Historic mill and park in Ann Arbor Charter Township, Michigan

The Parker Mill, also known as Parker Mill County Park or Parker Mill Complex, is a historic mill and park in Ann Arbor Charter Township, Michigan. The mill is a well-preserved example of a small-scale grist mill operation that was once common in Michigan. The mill and nearby Parker House (located at 4540 Geddes Road) were listed on the National Register of Historic Places in 1982.

The mill and the surrounding land are managed as a public park, operated by the Washtenaw County Parks and Recreation Commission. Parker Mill County Park and the adjacent Forest Nature Area form a 45 acre wooded area, which includes hiking trails and a boardwalk.

==History==
On this site in 1824, Robert Fleming built a sawmill, located on a rise above the creek which now bears his name. The mill, known as the "Fleming Sawmill," was eventually abandoned and fell into disrepair. In 1863, English immigrant William Q. Parker and his wife Mary purchased the site and 61 acres of the surrounding farmland. In 1873, Parker built the current grist mill on the site of the previous sawmill, which had "long since gone to ruin." At around the same time built a cabin for mill workers to stay in. In 1887, he constructed the nearby cider mill. The Parkers initially ground flour for their own use and that of their neighbors. They also pressed their own cider, but an apple blight in the early 1900s caused the use of the cider mill to be discontinued after 1914.

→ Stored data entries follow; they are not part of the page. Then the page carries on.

### config.mk
export PLATFORM = sky130hd
export DESIGN_NAME = alu_arbiter
export DESIGN_NICKNAME = d
export VERILOG_FILES = /design/src/rtl/alu_pkg.sv /design/src/rtl/rr_arbiter.sv /design/src/rtl/alu_arbiter.sv
export SDC_FILE = /design/constraint.sdc
export NUM_CORES = 1
export LEC_CHECK = 0
export ABC_AREA = 1
export CAP_MARGIN = 20
export CORE_UTILIZATION = 44
export DETAILED_ROUTE_END_ITERATION = 8
export PLACE_DENSITY = 0.9
export SLEW_MARGIN = 0
export SYNTH_ARGS = -nofsm -noshare
export SYNTH_HDL_FRONTEND = slang
export SYNTH_SLANG_ARGS = --single-unit
export TNS_END_PERCENT = 10
### constraint.sdc
create_clock -name clk -period 5.8 [get_ports clk]
set_input_delay 0.87 -clock clk [delete_from_list [all_inputs] [get_ports clk]]
set_output_delay 0.87 -clock clk [all_outputs]
set_load 0.005 [all_outputs]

In 1910, William Parker died, and his son George took over operation of the mill. George began selling products to the local markets in Ann Arbor under the brand "Flemings Creek Mills," and soon the mill became well known locally for its pancake mix, whole wheat flour, and buckwheat flour. In the 1920s, Geddes Road was widened and paved, and the Parkers raised the foundation of the grist mill. George Parker died in 1956, and commercial operations at the grist mill ceased. George's son Dale kept milling for personal use, but mill operations ceased entirely in 1959.

Soon afterward, the farm and mill were acquired by the Matthei family. At some point in the 1960s, the original dam was washed away. In 1983, Frederick Matthei sold 26 acres around the mill site, including both mills and the cabin, to the Washtenaw County Parks and Recreation Commission for $165,000, well under the market value). The family retained the Parker House as a private residence.

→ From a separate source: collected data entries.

`src/rtl/mult_arb_pkg.sv`:
```
`default_nettype none
// ============================================================================
// Module      : mult_arb_pkg
// Description : Shared types and widths for the two-requester multiplier
//               arbiter: FSM state encoding, owner ID, operand/product widths.
// Revision    : 1.0 - initial release
// ============================================================================
package mult_arb_pkg;

  localparam int OPND_W = 3;   // operand width
  localparam int PROD_W = 6;   // full product width, 7*7 = 49 fits
  localparam int CNT_W  = 4;   // wait counter, holds latencies 1..15

  typedef enum logic [1:0] {
    ST_IDLE    = 2'd0,
    ST_ISSUE   = 2'd1,
    ST_WAIT    = 2'd2,
    ST_RESPOND = 2'd3
  } state_t;

  typedef enum logic {
    OWNER_0 = 1'b0,
    OWNER_1 = 1'b1
  } owner_t;

endpackage
`default_nettype wire

```
`src/rtl/mult_arb_pick.sv`:
```
`default_nettype none
// ============================================================================
// Module      : mult_arb_pick
// Description : Winner selection between two requesters. Produces a one-hot
//               grant from the two VALIDs. With MULT_ARB_RR_EN defined a
//               round-robin pointer breaks ties in favour of the requester
//               not granted last; otherwise REQ0 always wins a tie and no
//               pointer state exists.
// Revision    : 1.0 - initial release
// ============================================================================
module mult_arb_pick
  import mult_arb_pkg::*;
(
`ifdef MULT_ARB_RR_EN
  input  logic       clk,
  input  logic       rst_n,
  input  logic       grant_en,
`endif
  input  logic       valid0,
  input  logic       valid1,
  output logic [1:0] grant
);

`ifdef MULT_ARB_RR_EN
  owner_t ptr_q;
  owner_t ptr_d;

  // Tie goes to the requester the pointer favours; single requests pass through
  always_comb begin
    grant = {valid1, valid0};
    if (valid0 && valid1) begin
      grant = (ptr_q == OWNER_1) ? 2'b10 : 2'b01;
    end
  end

  // After each grant the other requester gets priority on the next tie
  always_comb begin
    ptr_d = ptr_q;
    if (grant_en) begin
      ptr_d = grant[0] ? OWNER_1 : OWNER_0;
    end
  end

  // Pointer register; reset favours REQ0
  always_ff @(posedge clk or negedge rst_n) begin
    if (!rst_n) begin
      ptr_q <= OWNER_0;
    end else begin
      ptr_q <= ptr_d;
    end
  end
`else
  // Fixed priority: REQ0 wins whenever it is valid
  always_comb begin
    grant = {valid1 & ~valid0, valid0};
  end
`endif

endmodule
`default_nettype wire

```
`src/rtl/mult_share_arbiter.sv`:
```
`default_nettype none
// ============================================================================
// Module      : mult_share_arbiter
// Description : Shares one external 3x3 multiplier between two requesters.
//               IDLE accepts one operand pair, ISSUE pulses MULT_GO, WAIT
//               counts MULT_LATENCY cycles then captures MULT_F_REG, RESPOND
//               holds the owner's response until it is taken.
//               Optional build macro: MULT_ARB_RR_EN (round-robin ties).
// Revision    : 1.0 - initial release
// ============================================================================
module mult_share_arbiter
  import mult_arb_pkg::*;
#(
  parameter int MULT_LATENCY = 10
) (
  input  logic              SYS_CLOCK,
  input  logic              FSM_ARESET_N,
  input  logic              REQ0_VALID,
  input  logic              REQ1_VALID,
  input  logic [OPND_W-1:0] REQ0_A,
  input  logic [OPND_W-1:0] REQ0_B,
  input  logic [OPND_W-1:0] REQ1_A,
  input  logic [OPND_W-1:0] REQ1_B,
  output logic              REQ0_READY,
  output logic              REQ1_READY,
  output logic              RSP0_VALID,
  output logic              RSP1_VALID,
  output logic [PROD_W-1:0] RSP0_F,
  output logic [PROD_W-1:0] RSP1_F,
  input  logic              RSP0_READY,
  input  logic              RSP1_READY,
  output logic              MULT_GO,
  output logic [OPND_W-1:0] MULT_A,
  output logic [OPND_W-1:0] MULT_B,
  input  logic [PROD_W-1:0] MULT_F_REG,
  output logic              BUSY
);

  localparam logic [CNT_W-1:0] CNT_LOAD = CNT_W'(MULT_LATENCY);

  // Reject latencies the wait counter cannot represent
  if (MULT_LATENCY < 1 || MULT_LATENCY > 15) begin : g_bad_latency
    $error("mult_share_arbiter: MULT_LATENCY must be in 1..15");
  end

  state_t              state_q;
  state_t              state_d;
  owner_t              owner_q;
  owner_t              owner_d;
  logic [OPND_W-1:0]   a_q;
  logic [OPND_W-1:0]   a_d;
  logic [OPND_W-1:0]   b_q;
  logic [OPND_W-1:0]   b_d;
  logic [CNT_W-1:0]    cnt_q;
  logic [CNT_W-1:0]    cnt_d;
  logic [PROD_W-1:0]   result_q;
  logic [PROD_W-1:0]   result_d;
  logic [1:0]          grant;
  logic                accept;
  logic                own_rsp_ready;

  assign accept        = (state_q == ST_IDLE) && (REQ0_VALID || REQ1_VALID);
  assign own_rsp_ready = (owner_q == OWNER_1) ? RSP1_READY : RSP0_READY;

  mult_arb_pick u_pick (
`ifdef MULT_ARB_RR_EN
    .clk      (SYS_CLOCK),
    .rst_n    (FSM_ARESET_N),
    .grant_en (accept),
`endif
    .valid0   (REQ0_VALID),
    .valid1   (REQ1_VALID),
    .grant    (grant)
  );

  // FSM state register
  always_ff @(posedge SYS_CLOCK or negedge FSM_ARESET_N) begin
    if (!FSM_ARESET_N) begin
      state_q <= ST_IDLE;
    end else begin
      state_q <= state_d;
    end
  end

  // Next-state: one operation at a time, return to IDLE before a new accept
  always_comb begin
    state_d = state_q;
    case (state_q)
      ST_IDLE:    if (accept)          state_d = ST_ISSUE;
      ST_ISSUE:                        state_d = ST_WAIT;
      ST_WAIT:    if (cnt_q == '0)     state_d = ST_RESPOND;
      ST_RESPOND: if (own_rsp_ready)   state_d = ST_IDLE;
      default:                         state_d = ST_IDLE;
    endcase
  end

  // FSM outputs: handshakes and the single-cycle multiplier start
  always_comb begin
    BUSY       = 1'b1;
    MULT_GO    = 1'b0;
    REQ0_READY = 1'b0;
    REQ1_READY = 1'b0;
    RSP0_VALID = 1'b0;
    RSP1_VALID = 1'b0;
    case (state_q)
      ST_IDLE: begin
        BUSY       = 1'b0;
        REQ0_READY = grant[0];
        REQ1_READY = grant[1];
      end
      ST_ISSUE: begin
        MULT_GO    = 1'b1;
      end
      ST_RESPOND: begin
        RSP0_VALID = (owner_q == OWNER_0);
        RSP1_VALID = (owner_q == OWNER_1);
      end
      default: begin
        BUSY       = 1'b1;
      end
    endcase
  end

  // Datapath: capture winner's operands, run the wait counter, latch product
  always_comb begin
    owner_d  = owner_q;
    a_d      = a_q;
    b_d      = b_q;
    cnt_d    = cnt_q;
    result_d = result_q;
    if (accept) begin
      owner_d = grant[1] ? OWNER_1 : OWNER_0;
      a_d     = grant[1] ? REQ1_A : REQ0_A;
      b_d     = grant[1] ? REQ1_B : REQ0_B;
    end
    if (state_q == ST_ISSUE) begin
      cnt_d = CNT_LOAD;
    end
    if (state_q == ST_WAIT) begin
      if (cnt_q == '0) begin
        result_d = MULT_F_REG;
      end else begin
        cnt_d = cnt_q - 1'b1;
      end
    end
  end

  // Datapath registers; operands double as the held multiplier inputs
  always_ff @(posedge SYS_CLOCK or negedge FSM_ARESET_N) begin
    if (!FSM_ARESET_N) begin
      owner_q  <= OWNER_0;
      a_q      <= '0;
      b_q      <= '0;
      cnt_q    <= '0;
      result_q <= '0;
    end else begin
      owner_q  <= owner_d;
      a_q      <= a_d;
      b_q      <= b_d;
      cnt_q    <= cnt_d;
      result_q <= result_d;
    end
  end

  assign MULT_A = a_q;
  assign MULT_B = b_q;
  assign RSP0_F = result_q;
  assign RSP1_F = result_q;

endmodule
`default_nettype wire

```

Washtenaw County restored the mill and opened the site as a park in 1984. The park has expanded since its opening, with the creation of new trails and the installation of further amenities.

==Description==
The Parker Mill Complex consists of two mills (a grist mill and cider mill) along with a log mill-worker's house, the Parker farmhouse, and various outbuildings.

The 1873 grist mill is a three-story structure set into the hill near Fleming Creek. The mill has a frame third floor, clad with board and batten siding, set atop a two-story stone foundation. The mill still contains the original milling machinery, which is in operable condition.

The 1887 cider mill, located adjacent to the grist mill, is a two-story structure, with a gabled frame second story atop an ashlar first floor foundation. The cider mill is now used as a small museum.

The mill-worker's house is a log cabin located behind the mills.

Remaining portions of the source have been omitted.